It defaults to 35 when I am doing a daily prediction of one week through four weeks using 13 months of data.
What are the Best Practices to very much harness the power of having so much data available. Of course, to throw a monkey wrench in it, there is definitely:
Taking into account that weekends will have structural zeros.
Seasonality is huge here. So approximately one month of a priori prediction data probably will not cut it.
I will incorporate Holidays into the mix when there will be no deliveries.
Thank you for the help you already provided Shu. We have already demonstrated, for the most part, excellent recovery of weekends when there is supposed to be no data.
From a Best Practices perspective, 35 days for the Derivation Window seems too low. Maybe try 100 or even 365? I am also assuming the time that DataRobot needs to build the models based on many more days grows exponentially?

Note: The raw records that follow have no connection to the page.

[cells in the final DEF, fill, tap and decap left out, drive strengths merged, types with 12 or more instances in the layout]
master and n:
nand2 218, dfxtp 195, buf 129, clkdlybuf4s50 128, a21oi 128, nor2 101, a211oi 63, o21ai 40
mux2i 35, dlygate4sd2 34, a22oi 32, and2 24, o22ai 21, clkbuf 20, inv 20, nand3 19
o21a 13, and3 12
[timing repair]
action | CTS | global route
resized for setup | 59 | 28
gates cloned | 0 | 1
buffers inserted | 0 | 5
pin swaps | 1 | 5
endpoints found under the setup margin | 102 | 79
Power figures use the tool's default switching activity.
### src/rtl/mem_stage.sv
// MEM pipeline stage: word-addressed loads/stores over a req/ack bus, load
// alignment and extension, store lane generation, and the MEM/WB registers.
module mem_stage #(
    parameter int WORD_SIZE      = 32,
    parameter int NUM_REGS       = 32,
    parameter int REG_SEL        = $clog2(NUM_REGS),
    parameter int TIMEOUT_CYCLES = 16
) (
    input  logic                 clk,
    input  logic                 rst,
    input  logic                 in_valid,
    output logic                 in_ready,
    input  logic [WORD_SIZE-1:0] in_result,
    input  logic [WORD_SIZE-1:0] in_write_data,
    input  logic [REG_SEL-1:0]   in_rd,
    input  logic                 in_reg_write,
    input  logic                 in_mem_read,
    input  logic                 in_mem_write,
    input  logic [1:0]           in_data_size,
    input  logic                 in_data_sign,
    mem_stage_if.master          dmem,
    output logic                 wb_valid,
    output logic                 wb_reg_write,
    output logic [REG_SEL-1:0]   wb_rd,
    output logic [WORD_SIZE-1:0] wb_data,
    output logic [WORD_SIZE-1:0] mem_forward,
    output logic                 misalign,
    output logic                 bus_error
);
    localparam int CNT_W = $clog2(TIMEOUT_CYCLES + 1);
    localparam logic [CNT_W-1:0] CNT_LAST = CNT_W'(TIMEOUT_CYCLES - 1);

    typedef enum logic {
        IDLE,
        BUSY
    } state_t;

    state_t               state_q;
    logic [CNT_W-1:0]     cnt_q;
    logic [1:0]           lane_q;
    logic [1:0]           size_q;
    logic                 sign_q;
    logic                 reg_write_q;
    logic                 is_store_q;
    logic [REG_SEL-1:0]   rd_q;
    logic                 req_q;
    logic                 we_q;
    logic [WORD_SIZE-1:0] addr_q;
    logic [3:0]           be_q;
    logic [WORD_SIZE-1:0] wdata_q;
    logic                 wb_valid_q;
    logic                 wb_reg_write_q;
    logic [REG_SEL-1:0]   wb_rd_q;
    logic [WORD_SIZE-1:0] wb_data_q;
    logic                 misalign_q;
    logic                 bus_error_q;

    logic                 misaligned;
    logic [3:0]           be_d;
    logic [WORD_SIZE-1:0] wdata_d;
    logic [WORD_SIZE-1:0] shifted;
    logic [WORD_SIZE-1:0] load_data_d;

    always_comb begin
        misaligned = 1'b0;
        case (in_data_size)
            2'b00:   misaligned = 1'b0;
            2'b01:   misaligned = in_result[0];
            default: misaligned = |in_result[1:0];
        endcase
    end

    always_comb begin
        be_d    = 4'b1111;
        wdata_d = in_write_data;
        if (in_mem_write) begin
            case (in_data_size)
                2'b00: begin
                    be_d    = 4'b0001 << in_result[1:0];
                    wdata_d = {4{in_write_data[7:0]}};
                end
                2'b01: begin
                    be_d    = 4'b0011 << in_result[1:0];
                    wdata_d = {2{in_write_data[15:0]}};
                end
                default: begin
                    be_d    = 4'b1111;
                    wdata_d = in_write_data;
                end
            endcase
        end
    end

    // Load data arrives word-aligned; move the addressed lane down to bit 0.
    always_comb begin
        shifted     = dmem.dmem_rdata >> {lane_q, 3'b000};
        load_data_d = dmem.dmem_rdata;
        case (size_q)
            2'b00:   load_data_d = {{(WORD_SIZE-8){sign_q & shifted[7]}}, shifted[7:0]};
            2'b01:   load_data_d = {{(WORD_SIZE-16){sign_q & shifted[15]}}, shifted[15:0]};
            default: load_data_d = dmem.dmem_rdata;
        endcase
    end

    always_ff @(posedge clk) begin
        if (rst) begin
            state_q        <= IDLE;
            cnt_q          <= '0;
            lane_q         <= '0;
            size_q         <= '0;
            sign_q         <= 1'b0;
            reg_write_q    <= 1'b0;
            is_store_q     <= 1'b0;
            rd_q           <= '0;
            req_q          <= 1'b0;
            we_q           <= 1'b0;
            addr_q         <= '0;
            be_q           <= '0;
            wdata_q        <= '0;
            wb_valid_q     <= 1'b0;
            wb_reg_write_q <= 1'b0;
            wb_rd_q        <= '0;
            wb_data_q      <= '0;
            misalign_q     <= 1'b0;
            bus_error_q    <= 1'b0;
        end else begin
            wb_valid_q  <= 1'b0;
            misalign_q  <= 1'b0;
            bus_error_q <= 1'b0;
            case (state_q)
                IDLE: begin
                    if (in_valid) begin
                        if (!(in_mem_read || in_mem_write)) begin
                            wb_valid_q     <= 1'b1;
                            wb_data_q      <= in_result;
                            wb_rd_q        <= in_rd;
                            wb_reg_write_q <= in_reg_write;
                        end else if (misaligned) begin
                            misalign_q     <= 1'b1;
                            wb_valid_q     <= 1'b1;
                            wb_reg_write_q <= 1'b0;
                        end else begin
                            state_q     <= BUSY;
                            cnt_q       <= '0;
                            lane_q      <= in_result[1:0];
                            size_q      <= in_data_size;
                            sign_q      <= in_data_sign;
                            reg_write_q <= in_reg_write;
                            is_store_q  <= in_mem_write;
                            rd_q        <= in_rd;
                            req_q       <= 1'b1;
                            we_q        <= in_mem_write;
                            addr_q      <= {in_result[WORD_SIZE-1:2], 2'b00};
                            be_q        <= be_d;
                            wdata_q     <= wdata_d;
                        end
                    end
                end
                BUSY: begin
                    // An ack on the final counted cycle still completes normally.
                    if (dmem.dmem_ack) begin
                        state_q    <= IDLE;
                        req_q      <= 1'b0;
                        we_q       <= 1'b0;
                        wb_valid_q <= 1'b1;
                        wb_rd_q    <= rd_q;
                        if (is_store_q) begin
                            wb_reg_write_q <= 1'b0;
                        end else begin
                            wb_reg_write_q <= reg_write_q;
                            wb_data_q      <= load_data_d;
                        end
                    end else if (cnt_q == CNT_LAST) begin
                        state_q        <= IDLE;
                        req_q          <= 1'b0;
                        we_q           <= 1'b0;
                        bus_error_q    <= 1'b1;
                        wb_valid_q     <= 1'b1;
                        wb_reg_write_q <= 1'b0;
                    end else begin
                        cnt_q <= cnt_q + 1'b1;
                    end
                end
                default: state_q <= IDLE;
            endcase
        end
    end

    assign in_ready        = (state_q == IDLE);
    assign dmem.dmem_req   = req_q;
    assign dmem.dmem_we    = we_q;
    assign dmem.dmem_addr  = addr_q;
    assign dmem.dmem_be    = be_q;
    assign dmem.dmem_wdata = wdata_q;
    assign wb_valid        = wb_valid_q;
    assign wb_reg_write    = wb_reg_write_q;
    assign wb_rd           = wb_rd_q;
    assign wb_data         = wb_data_q;
    assign mem_forward     = wb_data_q;
    assign misalign        = misalign_q;
    assign bus_error       = bus_error_q;
endmodule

The binary weekday known in advance feature can be the easiest to apply to address the structural zeros for weekends.
The FDW requires experimentation for your specific use case, and can be most efficiently tested out by building a model factory via the API, which essentially loops through a bunch of shorter/longer window sizes to build the corresponding projects.
Here are a couple reference notebooks based on the Python API:
May I ask for a good site to learn how to use the APIs?
For #2 it suggests to use Python as well as the API - I currently have Python on my machine but via Anaconda. Should I install Python through DataRobot?
As previously mentioned, we got decent recovery of Weekend Structural Zeros by having put them in with the a priori data. Not perfect, but decent for the most part. Do you recommend that we do a different or complementary strategy to do the weekends similarly to how we incorporate the Holidays when there will be no deliveries? I feel that we are already in ok shape there - cannot argue with feelings either.
Lastly, I set up the DataRobot to automatically generate the Holiday Calendar. They are all designated as P1D. In previous correspondence we also feel it is important to examine target dates that correspond with our Sales Events. In other words rather than have Holidays where we will not have zero deliveries, we might have quarterly dates when we might expect to see a bump or increase of deliveries for certain periods of time. Would you recommend a way of coding this? Of course it is an empirical question and my hunch is that there might be a "lag delay" too. Again will be an empirical question.